──────── DATA SUPPLIED

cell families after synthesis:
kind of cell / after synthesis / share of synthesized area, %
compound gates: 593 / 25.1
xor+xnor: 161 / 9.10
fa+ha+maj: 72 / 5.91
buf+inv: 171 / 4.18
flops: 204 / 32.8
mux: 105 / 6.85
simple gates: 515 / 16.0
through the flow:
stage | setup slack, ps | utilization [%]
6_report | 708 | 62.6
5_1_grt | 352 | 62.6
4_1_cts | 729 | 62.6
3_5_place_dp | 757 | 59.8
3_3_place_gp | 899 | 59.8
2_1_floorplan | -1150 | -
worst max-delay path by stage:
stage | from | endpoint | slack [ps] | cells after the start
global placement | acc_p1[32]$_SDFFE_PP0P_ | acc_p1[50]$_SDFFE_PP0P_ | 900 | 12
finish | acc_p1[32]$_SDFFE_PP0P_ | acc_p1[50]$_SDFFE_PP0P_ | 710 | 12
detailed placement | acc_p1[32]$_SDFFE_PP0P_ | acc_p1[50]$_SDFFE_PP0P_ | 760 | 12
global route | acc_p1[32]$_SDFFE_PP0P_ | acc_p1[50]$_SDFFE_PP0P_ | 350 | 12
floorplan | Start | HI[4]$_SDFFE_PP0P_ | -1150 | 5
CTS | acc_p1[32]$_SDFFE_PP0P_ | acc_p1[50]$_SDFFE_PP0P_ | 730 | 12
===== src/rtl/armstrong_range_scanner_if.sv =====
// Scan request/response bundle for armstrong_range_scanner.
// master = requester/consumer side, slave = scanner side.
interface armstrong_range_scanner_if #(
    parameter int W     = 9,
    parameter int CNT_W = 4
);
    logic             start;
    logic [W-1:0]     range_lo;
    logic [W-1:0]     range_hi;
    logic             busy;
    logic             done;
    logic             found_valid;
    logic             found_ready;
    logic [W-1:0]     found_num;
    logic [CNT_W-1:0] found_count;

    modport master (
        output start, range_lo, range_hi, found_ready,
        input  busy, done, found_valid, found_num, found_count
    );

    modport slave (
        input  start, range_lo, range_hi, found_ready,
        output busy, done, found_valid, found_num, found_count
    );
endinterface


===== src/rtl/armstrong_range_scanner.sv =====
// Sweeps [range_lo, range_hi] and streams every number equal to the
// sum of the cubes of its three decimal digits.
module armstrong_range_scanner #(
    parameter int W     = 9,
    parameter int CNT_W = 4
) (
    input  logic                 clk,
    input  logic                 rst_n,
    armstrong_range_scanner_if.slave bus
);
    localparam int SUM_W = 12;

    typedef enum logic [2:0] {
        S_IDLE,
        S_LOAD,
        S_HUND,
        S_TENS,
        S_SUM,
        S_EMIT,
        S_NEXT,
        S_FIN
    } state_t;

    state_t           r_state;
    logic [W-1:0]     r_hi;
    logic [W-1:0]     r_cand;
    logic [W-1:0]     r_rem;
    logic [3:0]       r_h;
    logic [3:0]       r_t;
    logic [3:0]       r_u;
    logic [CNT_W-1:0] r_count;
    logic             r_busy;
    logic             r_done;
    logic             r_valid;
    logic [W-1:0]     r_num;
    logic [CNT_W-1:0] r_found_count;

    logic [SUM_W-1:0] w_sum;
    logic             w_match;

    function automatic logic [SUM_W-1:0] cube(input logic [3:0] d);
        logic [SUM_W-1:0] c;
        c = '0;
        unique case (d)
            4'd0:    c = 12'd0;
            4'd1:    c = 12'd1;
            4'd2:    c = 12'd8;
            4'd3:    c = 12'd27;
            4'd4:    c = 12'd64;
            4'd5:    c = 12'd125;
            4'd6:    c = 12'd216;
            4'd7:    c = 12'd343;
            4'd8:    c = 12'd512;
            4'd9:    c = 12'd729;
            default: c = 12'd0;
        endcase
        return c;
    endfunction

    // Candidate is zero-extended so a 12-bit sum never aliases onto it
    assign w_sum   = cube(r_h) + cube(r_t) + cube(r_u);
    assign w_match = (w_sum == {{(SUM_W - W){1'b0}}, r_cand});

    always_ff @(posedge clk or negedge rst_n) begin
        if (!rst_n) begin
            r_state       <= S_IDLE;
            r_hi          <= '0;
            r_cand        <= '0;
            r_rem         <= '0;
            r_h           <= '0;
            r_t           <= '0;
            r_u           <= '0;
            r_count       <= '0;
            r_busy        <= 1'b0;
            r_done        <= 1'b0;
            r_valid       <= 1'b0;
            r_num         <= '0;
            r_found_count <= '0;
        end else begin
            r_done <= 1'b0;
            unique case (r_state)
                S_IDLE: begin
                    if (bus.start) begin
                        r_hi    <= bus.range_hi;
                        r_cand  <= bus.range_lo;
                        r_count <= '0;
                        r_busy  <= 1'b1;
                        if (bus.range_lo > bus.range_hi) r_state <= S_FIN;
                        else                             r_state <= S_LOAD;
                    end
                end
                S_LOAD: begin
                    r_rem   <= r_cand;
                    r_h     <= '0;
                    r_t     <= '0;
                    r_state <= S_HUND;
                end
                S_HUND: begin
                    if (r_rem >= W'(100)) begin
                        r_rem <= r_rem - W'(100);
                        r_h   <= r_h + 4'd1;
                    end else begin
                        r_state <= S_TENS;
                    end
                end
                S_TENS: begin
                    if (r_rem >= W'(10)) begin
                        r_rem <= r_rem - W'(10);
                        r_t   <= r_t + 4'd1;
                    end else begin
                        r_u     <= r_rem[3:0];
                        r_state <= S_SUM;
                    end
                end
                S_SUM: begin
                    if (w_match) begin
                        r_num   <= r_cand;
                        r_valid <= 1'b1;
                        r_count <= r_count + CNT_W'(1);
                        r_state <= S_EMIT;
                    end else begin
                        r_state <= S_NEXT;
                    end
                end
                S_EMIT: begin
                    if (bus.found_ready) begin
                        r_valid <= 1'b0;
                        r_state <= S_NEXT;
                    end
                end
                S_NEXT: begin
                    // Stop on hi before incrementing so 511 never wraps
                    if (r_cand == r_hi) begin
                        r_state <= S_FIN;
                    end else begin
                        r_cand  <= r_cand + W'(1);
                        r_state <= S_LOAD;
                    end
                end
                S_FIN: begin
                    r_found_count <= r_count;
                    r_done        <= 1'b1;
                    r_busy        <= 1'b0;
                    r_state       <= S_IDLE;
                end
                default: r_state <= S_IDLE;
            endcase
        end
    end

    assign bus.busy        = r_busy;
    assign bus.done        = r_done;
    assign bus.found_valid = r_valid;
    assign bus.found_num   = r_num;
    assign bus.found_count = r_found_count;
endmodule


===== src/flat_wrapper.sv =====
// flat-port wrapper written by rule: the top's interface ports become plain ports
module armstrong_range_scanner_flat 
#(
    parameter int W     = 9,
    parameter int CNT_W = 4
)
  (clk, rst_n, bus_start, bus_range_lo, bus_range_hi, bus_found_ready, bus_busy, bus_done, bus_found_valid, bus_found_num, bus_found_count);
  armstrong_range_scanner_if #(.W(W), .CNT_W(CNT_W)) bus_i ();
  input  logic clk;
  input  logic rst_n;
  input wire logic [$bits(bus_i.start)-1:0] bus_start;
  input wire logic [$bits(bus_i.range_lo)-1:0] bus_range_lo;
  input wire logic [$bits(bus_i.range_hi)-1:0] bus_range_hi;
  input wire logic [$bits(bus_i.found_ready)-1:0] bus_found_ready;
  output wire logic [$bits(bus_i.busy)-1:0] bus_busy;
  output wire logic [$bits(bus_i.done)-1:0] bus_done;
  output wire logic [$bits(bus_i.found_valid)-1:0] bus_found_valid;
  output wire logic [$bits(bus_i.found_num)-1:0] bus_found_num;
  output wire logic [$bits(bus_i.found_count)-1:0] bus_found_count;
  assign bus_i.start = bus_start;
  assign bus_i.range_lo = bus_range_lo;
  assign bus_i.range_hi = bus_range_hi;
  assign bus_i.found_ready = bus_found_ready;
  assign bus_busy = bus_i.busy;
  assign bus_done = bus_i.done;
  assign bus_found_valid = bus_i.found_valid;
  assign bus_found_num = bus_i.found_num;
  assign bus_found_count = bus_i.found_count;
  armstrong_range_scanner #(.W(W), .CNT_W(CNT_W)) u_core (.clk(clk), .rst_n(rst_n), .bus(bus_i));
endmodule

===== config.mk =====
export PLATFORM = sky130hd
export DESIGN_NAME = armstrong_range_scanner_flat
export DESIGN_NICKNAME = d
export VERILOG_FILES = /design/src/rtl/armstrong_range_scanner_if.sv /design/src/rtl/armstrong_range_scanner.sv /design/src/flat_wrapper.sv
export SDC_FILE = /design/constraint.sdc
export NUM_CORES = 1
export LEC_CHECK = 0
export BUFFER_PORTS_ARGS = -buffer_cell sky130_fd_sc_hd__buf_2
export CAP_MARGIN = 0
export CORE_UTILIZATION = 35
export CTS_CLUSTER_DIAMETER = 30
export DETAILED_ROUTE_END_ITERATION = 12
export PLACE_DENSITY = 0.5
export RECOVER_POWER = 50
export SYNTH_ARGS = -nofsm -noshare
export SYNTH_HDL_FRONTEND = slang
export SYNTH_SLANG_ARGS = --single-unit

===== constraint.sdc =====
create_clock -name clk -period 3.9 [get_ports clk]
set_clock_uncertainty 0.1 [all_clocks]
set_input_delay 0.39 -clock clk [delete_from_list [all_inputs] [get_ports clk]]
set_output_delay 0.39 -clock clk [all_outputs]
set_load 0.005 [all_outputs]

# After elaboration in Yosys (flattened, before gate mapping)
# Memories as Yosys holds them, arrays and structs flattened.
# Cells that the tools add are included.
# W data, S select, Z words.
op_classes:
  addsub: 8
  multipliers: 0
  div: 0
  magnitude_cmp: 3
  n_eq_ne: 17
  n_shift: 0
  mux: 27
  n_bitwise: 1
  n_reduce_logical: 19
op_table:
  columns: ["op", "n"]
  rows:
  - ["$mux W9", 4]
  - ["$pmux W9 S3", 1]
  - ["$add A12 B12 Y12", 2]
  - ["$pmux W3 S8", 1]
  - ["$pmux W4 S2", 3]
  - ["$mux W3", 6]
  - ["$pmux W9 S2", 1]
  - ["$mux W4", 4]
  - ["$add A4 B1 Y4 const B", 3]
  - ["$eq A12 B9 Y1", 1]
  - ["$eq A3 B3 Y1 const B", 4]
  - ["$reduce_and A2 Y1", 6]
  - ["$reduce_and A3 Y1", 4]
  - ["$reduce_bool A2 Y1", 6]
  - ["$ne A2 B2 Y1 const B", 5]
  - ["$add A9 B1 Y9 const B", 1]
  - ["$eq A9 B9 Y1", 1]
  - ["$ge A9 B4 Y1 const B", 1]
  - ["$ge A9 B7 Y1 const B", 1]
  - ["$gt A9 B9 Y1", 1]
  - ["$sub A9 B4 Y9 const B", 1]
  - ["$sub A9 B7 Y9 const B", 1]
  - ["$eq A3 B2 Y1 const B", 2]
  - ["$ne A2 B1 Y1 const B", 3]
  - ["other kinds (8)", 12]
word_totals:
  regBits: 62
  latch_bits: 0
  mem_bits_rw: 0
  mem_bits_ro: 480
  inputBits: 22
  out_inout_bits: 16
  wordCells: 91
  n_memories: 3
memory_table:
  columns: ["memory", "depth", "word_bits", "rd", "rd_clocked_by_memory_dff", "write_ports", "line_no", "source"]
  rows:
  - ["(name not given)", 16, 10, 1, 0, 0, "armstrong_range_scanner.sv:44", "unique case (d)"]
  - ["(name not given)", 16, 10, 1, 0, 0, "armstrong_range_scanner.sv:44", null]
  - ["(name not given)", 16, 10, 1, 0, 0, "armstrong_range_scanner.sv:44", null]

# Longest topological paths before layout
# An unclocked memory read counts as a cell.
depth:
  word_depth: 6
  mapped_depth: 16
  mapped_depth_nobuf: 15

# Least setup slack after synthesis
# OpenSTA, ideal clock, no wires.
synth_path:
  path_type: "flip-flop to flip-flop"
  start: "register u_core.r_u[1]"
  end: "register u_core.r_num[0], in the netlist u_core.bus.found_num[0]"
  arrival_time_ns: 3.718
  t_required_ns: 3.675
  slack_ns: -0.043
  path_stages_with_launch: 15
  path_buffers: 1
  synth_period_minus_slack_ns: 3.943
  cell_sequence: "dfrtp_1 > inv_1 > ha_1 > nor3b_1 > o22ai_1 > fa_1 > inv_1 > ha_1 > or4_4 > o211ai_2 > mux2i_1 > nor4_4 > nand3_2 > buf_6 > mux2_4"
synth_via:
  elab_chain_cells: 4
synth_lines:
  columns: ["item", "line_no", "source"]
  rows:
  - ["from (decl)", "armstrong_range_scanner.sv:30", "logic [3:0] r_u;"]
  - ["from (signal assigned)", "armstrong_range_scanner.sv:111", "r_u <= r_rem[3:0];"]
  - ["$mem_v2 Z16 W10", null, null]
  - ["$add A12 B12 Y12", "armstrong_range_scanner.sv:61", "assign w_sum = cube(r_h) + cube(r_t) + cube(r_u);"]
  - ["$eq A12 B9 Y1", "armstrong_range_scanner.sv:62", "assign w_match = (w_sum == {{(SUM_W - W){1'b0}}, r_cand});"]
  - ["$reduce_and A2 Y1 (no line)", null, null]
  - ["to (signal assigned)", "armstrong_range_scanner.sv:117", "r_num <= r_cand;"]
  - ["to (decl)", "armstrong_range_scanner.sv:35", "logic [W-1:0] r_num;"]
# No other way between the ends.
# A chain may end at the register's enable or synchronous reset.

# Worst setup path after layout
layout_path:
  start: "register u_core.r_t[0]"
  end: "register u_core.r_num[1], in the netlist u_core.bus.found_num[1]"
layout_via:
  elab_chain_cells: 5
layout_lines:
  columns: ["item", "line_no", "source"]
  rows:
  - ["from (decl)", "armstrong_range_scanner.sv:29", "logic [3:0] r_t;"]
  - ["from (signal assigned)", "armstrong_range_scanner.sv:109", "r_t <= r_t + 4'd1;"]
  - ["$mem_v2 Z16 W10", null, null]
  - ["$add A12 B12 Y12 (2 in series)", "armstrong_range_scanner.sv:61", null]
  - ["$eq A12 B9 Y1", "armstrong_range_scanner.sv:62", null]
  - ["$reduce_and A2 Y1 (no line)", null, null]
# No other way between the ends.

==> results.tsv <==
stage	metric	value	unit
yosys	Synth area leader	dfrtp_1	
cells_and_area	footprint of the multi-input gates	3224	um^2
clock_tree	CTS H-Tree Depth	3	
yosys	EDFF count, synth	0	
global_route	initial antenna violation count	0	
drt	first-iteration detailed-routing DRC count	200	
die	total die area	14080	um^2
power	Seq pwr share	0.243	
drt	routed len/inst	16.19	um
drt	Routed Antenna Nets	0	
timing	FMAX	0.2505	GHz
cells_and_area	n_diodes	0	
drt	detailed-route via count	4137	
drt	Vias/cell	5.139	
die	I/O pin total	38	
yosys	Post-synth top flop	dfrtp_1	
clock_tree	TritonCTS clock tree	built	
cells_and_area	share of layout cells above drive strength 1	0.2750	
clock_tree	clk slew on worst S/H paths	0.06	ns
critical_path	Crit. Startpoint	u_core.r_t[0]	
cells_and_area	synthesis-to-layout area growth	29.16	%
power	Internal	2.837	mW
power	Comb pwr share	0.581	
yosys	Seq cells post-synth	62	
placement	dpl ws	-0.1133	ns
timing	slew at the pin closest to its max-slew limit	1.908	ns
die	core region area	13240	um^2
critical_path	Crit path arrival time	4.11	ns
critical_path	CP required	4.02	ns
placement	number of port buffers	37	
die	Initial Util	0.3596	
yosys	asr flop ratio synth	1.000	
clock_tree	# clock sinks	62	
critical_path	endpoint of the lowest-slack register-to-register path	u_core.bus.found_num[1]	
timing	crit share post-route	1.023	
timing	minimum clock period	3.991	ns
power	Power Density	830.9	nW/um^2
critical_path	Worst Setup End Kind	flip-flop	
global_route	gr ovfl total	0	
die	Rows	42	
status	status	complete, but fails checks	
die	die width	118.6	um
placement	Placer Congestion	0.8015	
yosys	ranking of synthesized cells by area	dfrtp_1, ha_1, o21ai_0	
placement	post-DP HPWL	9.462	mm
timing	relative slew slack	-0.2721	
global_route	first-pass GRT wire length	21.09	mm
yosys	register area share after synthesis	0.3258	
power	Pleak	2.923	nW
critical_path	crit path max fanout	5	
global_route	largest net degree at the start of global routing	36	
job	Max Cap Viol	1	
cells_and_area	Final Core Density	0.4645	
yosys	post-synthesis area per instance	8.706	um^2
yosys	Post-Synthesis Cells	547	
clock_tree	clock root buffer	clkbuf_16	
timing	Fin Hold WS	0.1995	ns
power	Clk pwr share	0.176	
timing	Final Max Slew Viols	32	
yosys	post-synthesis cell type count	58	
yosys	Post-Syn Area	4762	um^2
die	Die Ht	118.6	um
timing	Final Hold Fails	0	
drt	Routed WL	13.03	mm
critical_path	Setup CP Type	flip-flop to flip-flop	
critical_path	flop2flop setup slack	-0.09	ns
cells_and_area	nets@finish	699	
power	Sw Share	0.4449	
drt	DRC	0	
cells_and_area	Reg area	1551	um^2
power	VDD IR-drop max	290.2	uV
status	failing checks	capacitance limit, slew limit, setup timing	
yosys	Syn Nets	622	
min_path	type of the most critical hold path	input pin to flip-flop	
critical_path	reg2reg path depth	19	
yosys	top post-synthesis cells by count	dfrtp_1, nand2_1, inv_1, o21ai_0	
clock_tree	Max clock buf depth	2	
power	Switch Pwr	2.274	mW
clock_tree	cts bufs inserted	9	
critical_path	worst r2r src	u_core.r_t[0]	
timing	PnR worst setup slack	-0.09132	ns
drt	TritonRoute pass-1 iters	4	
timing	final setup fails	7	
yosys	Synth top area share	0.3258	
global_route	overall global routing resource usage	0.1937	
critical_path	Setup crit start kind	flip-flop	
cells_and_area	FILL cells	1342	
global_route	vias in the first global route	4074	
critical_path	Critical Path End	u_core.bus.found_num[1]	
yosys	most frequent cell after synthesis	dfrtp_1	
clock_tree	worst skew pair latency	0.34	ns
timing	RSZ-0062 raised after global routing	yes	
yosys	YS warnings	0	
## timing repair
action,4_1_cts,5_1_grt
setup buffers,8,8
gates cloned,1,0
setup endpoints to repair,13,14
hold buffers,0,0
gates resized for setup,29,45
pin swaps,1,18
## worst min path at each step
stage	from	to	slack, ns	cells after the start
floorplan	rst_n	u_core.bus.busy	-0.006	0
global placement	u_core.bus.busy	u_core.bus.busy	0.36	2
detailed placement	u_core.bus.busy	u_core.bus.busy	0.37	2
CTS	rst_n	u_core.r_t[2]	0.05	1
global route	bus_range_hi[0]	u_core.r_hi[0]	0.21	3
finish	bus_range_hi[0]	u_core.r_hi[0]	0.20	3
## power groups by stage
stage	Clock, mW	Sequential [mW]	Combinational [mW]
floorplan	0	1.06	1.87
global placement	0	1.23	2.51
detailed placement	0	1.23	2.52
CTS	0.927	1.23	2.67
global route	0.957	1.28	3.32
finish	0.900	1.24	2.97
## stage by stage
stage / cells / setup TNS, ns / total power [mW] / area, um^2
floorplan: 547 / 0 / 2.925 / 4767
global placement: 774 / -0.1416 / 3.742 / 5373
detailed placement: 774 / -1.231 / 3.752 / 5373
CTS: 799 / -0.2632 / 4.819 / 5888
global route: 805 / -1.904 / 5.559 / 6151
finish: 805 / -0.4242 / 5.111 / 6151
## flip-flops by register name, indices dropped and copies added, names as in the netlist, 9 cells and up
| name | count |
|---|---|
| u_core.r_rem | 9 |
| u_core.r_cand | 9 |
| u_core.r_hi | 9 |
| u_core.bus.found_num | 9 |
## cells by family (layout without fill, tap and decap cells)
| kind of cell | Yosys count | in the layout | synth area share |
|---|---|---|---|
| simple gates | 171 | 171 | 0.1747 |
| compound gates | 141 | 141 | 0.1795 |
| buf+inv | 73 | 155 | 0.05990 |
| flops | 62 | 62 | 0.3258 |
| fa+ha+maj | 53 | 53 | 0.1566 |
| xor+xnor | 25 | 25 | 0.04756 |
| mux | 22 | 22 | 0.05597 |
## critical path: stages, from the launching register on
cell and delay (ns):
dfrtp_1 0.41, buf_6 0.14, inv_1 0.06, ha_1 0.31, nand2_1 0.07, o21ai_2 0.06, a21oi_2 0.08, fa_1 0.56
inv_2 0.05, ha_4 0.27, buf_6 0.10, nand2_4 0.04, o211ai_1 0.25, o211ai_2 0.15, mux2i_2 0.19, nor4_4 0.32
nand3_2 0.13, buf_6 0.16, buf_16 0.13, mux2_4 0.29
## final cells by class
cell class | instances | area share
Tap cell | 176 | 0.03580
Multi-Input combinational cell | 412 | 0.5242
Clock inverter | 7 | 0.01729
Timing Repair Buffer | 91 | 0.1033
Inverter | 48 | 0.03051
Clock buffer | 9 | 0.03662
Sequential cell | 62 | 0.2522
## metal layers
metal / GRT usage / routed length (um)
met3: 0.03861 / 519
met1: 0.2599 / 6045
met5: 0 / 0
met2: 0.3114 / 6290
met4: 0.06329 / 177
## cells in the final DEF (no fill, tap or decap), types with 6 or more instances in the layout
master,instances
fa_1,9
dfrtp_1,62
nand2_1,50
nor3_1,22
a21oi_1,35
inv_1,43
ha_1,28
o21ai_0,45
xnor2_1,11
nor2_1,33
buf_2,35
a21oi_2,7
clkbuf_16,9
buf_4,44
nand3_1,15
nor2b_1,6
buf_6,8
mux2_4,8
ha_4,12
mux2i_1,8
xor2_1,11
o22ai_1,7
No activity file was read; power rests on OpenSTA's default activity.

────────────────
──────── DATA SUPPLIED

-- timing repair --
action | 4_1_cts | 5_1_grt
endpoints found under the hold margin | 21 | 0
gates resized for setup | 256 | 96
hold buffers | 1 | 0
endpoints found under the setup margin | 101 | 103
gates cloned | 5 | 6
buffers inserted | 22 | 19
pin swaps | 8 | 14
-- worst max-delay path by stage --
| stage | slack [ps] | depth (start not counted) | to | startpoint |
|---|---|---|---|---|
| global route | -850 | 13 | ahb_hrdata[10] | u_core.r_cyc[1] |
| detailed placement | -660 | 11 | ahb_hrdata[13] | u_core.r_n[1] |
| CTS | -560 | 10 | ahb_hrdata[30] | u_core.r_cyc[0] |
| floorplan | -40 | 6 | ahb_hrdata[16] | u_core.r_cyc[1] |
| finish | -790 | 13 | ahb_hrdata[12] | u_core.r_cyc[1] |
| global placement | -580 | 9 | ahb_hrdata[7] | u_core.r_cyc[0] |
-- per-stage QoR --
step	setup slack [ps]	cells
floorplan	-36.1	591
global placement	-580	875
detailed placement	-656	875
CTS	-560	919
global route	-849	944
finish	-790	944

────────────────

_TASK INSTRUCTIONS_:
Would you copy out exactly the lines above that start at the one containing "compound gates: 593 / 25.1" and end at the one containing "floorplan | Start", inclusive?

_RESULT OF THE EXERCISE_:
compound gates: 593 / 25.1
xor+xnor: 161 / 9.10
fa+ha+maj: 72 / 5.91
buf+inv: 171 / 4.18
flops: 204 / 32.8
mux: 105 / 6.85
simple gates: 515 / 16.0
through the flow:
stage | setup slack, ps | utilization [%]
6_report | 708 | 62.6
5_1_grt | 352 | 62.6
4_1_cts | 729 | 62.6
3_5_place_dp | 757 | 59.8
3_3_place_gp | 899 | 59.8
2_1_floorplan | -1150 | -
worst max-delay path by stage:
stage | from | endpoint | slack [ps] | cells after the start
global placement | acc_p1[32]$_SDFFE_PP0P_ | acc_p1[50]$_SDFFE_PP0P_ | 900 | 12
finish | acc_p1[32]$_SDFFE_PP0P_ | acc_p1[50]$_SDFFE_PP0P_ | 710 | 12
detailed placement | acc_p1[32]$_SDFFE_PP0P_ | acc_p1[50]$_SDFFE_PP0P_ | 760 | 12
global route | acc_p1[32]$_SDFFE_PP0P_ | acc_p1[50]$_SDFFE_PP0P_ | 350 | 12
floorplan | Start | HI[4]$_SDFFE_PP0P_ | -1150 | 5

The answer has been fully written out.